Dataset records:
---

[src/rtl/morphle_pkg.sv]
// Shared definitions for the Morphle yblock Wishbone driver.
// Register indices, bit positions and sequencer states.
package morphle_pkg;

    // Register indices decoded from wbs_adr_i[4:2]
    localparam logic [2:0] REG_CTRL   = 3'd0;
    localparam logic [2:0] REG_CFG    = 3'd1;
    localparam logic [2:0] REG_IN     = 3'd2;
    localparam logic [2:0] REG_CMD    = 3'd3;
    localparam logic [2:0] REG_SETTLE = 3'd4;
    localparam logic [2:0] REG_STATUS = 3'd5;
    localparam logic [2:0] REG_OUT    = 3'd6;

    // CTRL bit positions
    localparam int CTRL_RST = 0;
    localparam int CTRL_ENA = 1;

    // CMD bit positions
    localparam int CMD_PULSE  = 0;
    localparam int CMD_SAMPLE = 1;

    // STATUS bit positions
    localparam int ST_BUSY  = 0;
    localparam int ST_VALID = 1;
    localparam int ST_ERR   = 2;

    // Settle count loaded at reset
    localparam int SETTLE_RST = 4;

    // Configuration / sampling sequencer states
    typedef enum logic [2:0] {
        S_IDLE,
        S_CLK_HI,
        S_CLK_LO,
        S_SETTLE,
        S_CAPTURE
    } seq_state_e;

endpackage

[src/rtl/morphle_conf_seq.sv]
// Configuration-clock pulse generator and settle/capture sequencer
// for the yblock outputs, including the input synchronizer.
module morphle_conf_seq
    import morphle_pkg::*;
#(
    parameter int OUT_W     = 32,
    parameter int PULSE_CYC = 2,
    parameter int SETTLE_W  = 8
) (
    input  logic                clk_i,
    input  logic                rst_ni,
    input  logic                start_pulse_i,
    input  logic                start_sample_i,
    input  logic [SETTLE_W-1:0] settle_i,
    input  logic                clr_valid_i,
    input  logic [OUT_W-1:0]    ys_out_i,
    output logic                confclk_o,
    output logic                busy_o,
    output logic                valid_o,
    output logic [OUT_W-1:0]    out_o
);

    localparam int PW = (PULSE_CYC > 1) ? $clog2(PULSE_CYC) : 1;
    localparam logic [PW-1:0] PLOAD = PW'(PULSE_CYC - 1);

    seq_state_e          state_q;
    logic [PW-1:0]       pcnt_q;
    logic [SETTLE_W-1:0] scnt_q;
    logic                pend_q;
    logic                confclk_q;
    logic                valid_q;
    logic [OUT_W-1:0]    out_q;
    logic [OUT_W-1:0]    sync1_q;
    logic [OUT_W-1:0]    sync2_q;
    logic                cap_d;

    // The capture happens on the edge that enters CAPTURE
    assign cap_d = (state_q == S_SETTLE) && (scnt_q == '0);

    // Two-flop synchronizer for the asynchronous yblock outputs
    always_ff @(posedge clk_i) begin
        if (!rst_ni) begin
            sync1_q <= '0;
            sync2_q <= '0;
        end else begin
            sync1_q <= ys_out_i;
            sync2_q <= sync1_q;
        end
    end

    // Sequencer FSM; confclk and OUT are registered so they are
    // already valid during CLK_HI and CAPTURE respectively
    always_ff @(posedge clk_i) begin
        if (!rst_ni) begin
            state_q   <= S_IDLE;
            pcnt_q    <= '0;
            scnt_q    <= '0;
            pend_q    <= 1'b0;
            confclk_q <= 1'b0;
            out_q     <= '0;
        end else begin
            unique case (state_q)
                S_IDLE: begin
                    if (start_pulse_i) begin
                        state_q   <= S_CLK_HI;
                        confclk_q <= 1'b1;
                        pcnt_q    <= PLOAD;
                        pend_q    <= start_sample_i;
                    end else if (start_sample_i) begin
                        state_q <= S_SETTLE;
                        scnt_q  <= settle_i;
                    end
                end
                S_CLK_HI: begin
                    if (pcnt_q == '0) begin
                        state_q   <= S_CLK_LO;
                        confclk_q <= 1'b0;
                        pcnt_q    <= PLOAD;
                    end else begin
                        pcnt_q <= pcnt_q - 1'b1;
                    end
                end
                S_CLK_LO: begin
                    if (pcnt_q == '0) begin
                        if (pend_q) begin
                            state_q <= S_SETTLE;
                            scnt_q  <= settle_i;
                            pend_q  <= 1'b0;
                        end else begin
                            state_q <= S_IDLE;
                        end
                    end else begin
                        pcnt_q <= pcnt_q - 1'b1;
                    end
                end
                S_SETTLE: begin
                    if (scnt_q == '0) begin
                        state_q <= S_CAPTURE;
                        out_q   <= sync2_q;
                    end else begin
                        scnt_q <= scnt_q - 1'b1;
                    end
                end
                S_CAPTURE: begin
                    state_q <= S_IDLE;
                end
                default: begin
                    state_q   <= S_IDLE;
                    confclk_q <= 1'b0;
                end
            endcase
        end
    end

    // Valid flag: a capture beats a same-cycle clear from an OUT read
    always_ff @(posedge clk_i) begin
        if (!rst_ni) begin
            valid_q <= 1'b0;
        end else if (cap_d) begin
            valid_q <= 1'b1;
        end else if (clr_valid_i) begin
            valid_q <= 1'b0;
        end
    end

    assign confclk_o = confclk_q;
    assign busy_o    = (state_q != S_IDLE);
    assign valid_o   = valid_q;
    assign out_o     = out_q;

endmodule
### src/rtl/calc_operand_entry.sv
// Keypad front-end of the 4-bit calculator: gathers operand A, an operator and
// operand B from key events and issues them to the arithmetic unit via valid/ready.
module calc_operand_entry #(
   parameter int WIDTH    = 4,
   parameter bit DEC_ONLY = 1'b1
) (
   input  logic             clk,
   input  logic             rst,
   input  logic             key_valid,
   input  logic             key_is_op,
   input  logic [3:0]       key_value,
   input  logic             op_ready,
   output logic             op_valid,
   output logic [WIDTH-1:0] multiplicand,
   output logic [WIDTH-1:0] multiplier,
   output logic [1:0]       op_sel,
   output logic [WIDTH-1:0] disp_value,
   output logic             entry_err,
   output logic [1:0]       entry_state
);

   localparam logic [1:0] ST_A     = 2'd0;
   localparam logic [1:0] ST_OP    = 2'd1;
   localparam logic [1:0] ST_B     = 2'd2;
   localparam logic [1:0] ST_ISSUE = 2'd3;

   localparam logic [3:0] K_EQ  = 4'd3;
   localparam logic [3:0] K_CLR = 4'd4;

   function automatic logic digit_ok(input logic [3:0] v);
      if (DEC_ONLY)
         return v <= 4'd9;
      return 32'(v) < (32'd1 << WIDTH);
   endfunction

   function automatic logic [WIDTH-1:0] to_operand(input logic [3:0] v);
      return WIDTH'(v);
   endfunction

   logic             a_set, b_set;
   logic [1:0]       state_nx;
   logic             a_set_nx, b_set_nx, op_valid_nx, entry_err_nx;
   logic [WIDTH-1:0] multiplicand_nx, multiplier_nx, disp_value_nx;
   logic [1:0]       op_sel_nx;

   logic digit_evt, arith_evt, eq_evt, clr_evt, fire;

   assign digit_evt = key_valid && !key_is_op && digit_ok(key_value);
   assign arith_evt = key_valid && key_is_op && (key_value <= 4'd2);
   assign eq_evt    = key_valid && key_is_op && (key_value == K_EQ);
   assign clr_evt   = key_valid && key_is_op && (key_value == K_CLR);
   assign fire      = op_valid && op_ready;

   always_comb begin
      state_nx        = entry_state;
      a_set_nx        = a_set;
      b_set_nx        = b_set;
      op_valid_nx     = op_valid;
      entry_err_nx    = entry_err;
      multiplicand_nx = multiplicand;
      multiplier_nx   = multiplier;
      op_sel_nx       = op_sel;

      case (entry_state)
         ST_A: begin
            if (digit_evt) begin
               multiplicand_nx = to_operand(key_value);
               a_set_nx        = 1'b1;
               state_nx        = ST_OP;
            end else if (arith_evt || eq_evt) begin
               entry_err_nx = 1'b1;
            end
         end
         ST_OP: begin
            if (digit_evt) begin
               multiplicand_nx = to_operand(key_value);
            end else if (arith_evt) begin
               op_sel_nx = key_value[1:0];
               state_nx  = ST_B;
            end else if (eq_evt) begin
               entry_err_nx = 1'b1;
            end
         end
         ST_B: begin
            if (digit_evt) begin
               multiplier_nx = to_operand(key_value);
               b_set_nx      = 1'b1;
            end else if (arith_evt) begin
               // Operator may be changed only until operand B has been keyed
               if (b_set)
                  entry_err_nx = 1'b1;
               else
                  op_sel_nx = key_value[1:0];
            end else if (eq_evt) begin
               if (b_set) begin
                  op_valid_nx = 1'b1;
                  state_nx    = ST_ISSUE;
               end else begin
                  entry_err_nx = 1'b1;
               end
            end
         end
         default: begin
            if (fire) begin
               op_valid_nx = 1'b0;
               a_set_nx    = 1'b0;
               b_set_nx    = 1'b0;
               state_nx    = ST_A;
            end
         end
      endcase

      // Clear wins over everything; a same-cycle handshake has already transferred
      if (clr_evt) begin
         state_nx        = ST_A;
         a_set_nx        = 1'b0;
         b_set_nx        = 1'b0;
         op_valid_nx     = 1'b0;
         entry_err_nx    = 1'b0;
         multiplicand_nx = '0;
         multiplier_nx   = '0;
         op_sel_nx       = 2'd0;
      end

      disp_value_nx = (state_nx == ST_A || state_nx == ST_OP) ? multiplicand_nx : multiplier_nx;
   end

   always_ff @(posedge clk) begin
      if (rst) begin
         entry_state  <= ST_A;
         a_set        <= 1'b0;
         b_set        <= 1'b0;
         op_valid     <= 1'b0;
         entry_err    <= 1'b0;
         multiplicand <= '0;
         multiplier   <= '0;
         op_sel       <= 2'd0;
         disp_value   <= '0;
      end else begin
         entry_state  <= state_nx;
         a_set        <= a_set_nx;
         b_set        <= b_set_nx;
         op_valid     <= op_valid_nx;
         entry_err    <= entry_err_nx;
         multiplicand <= multiplicand_nx;
         multiplier   <= multiplier_nx;
         op_sel       <= op_sel_nx;
         disp_value   <= disp_value_nx;
      end
   end

endmodule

---

Task description: All lines that contain the word "return" must be copied from the records above.

Response below:
         return v <= 4'd9;
      return 32'(v) < (32'd1 << WIDTH);
      return WIDTH'(v);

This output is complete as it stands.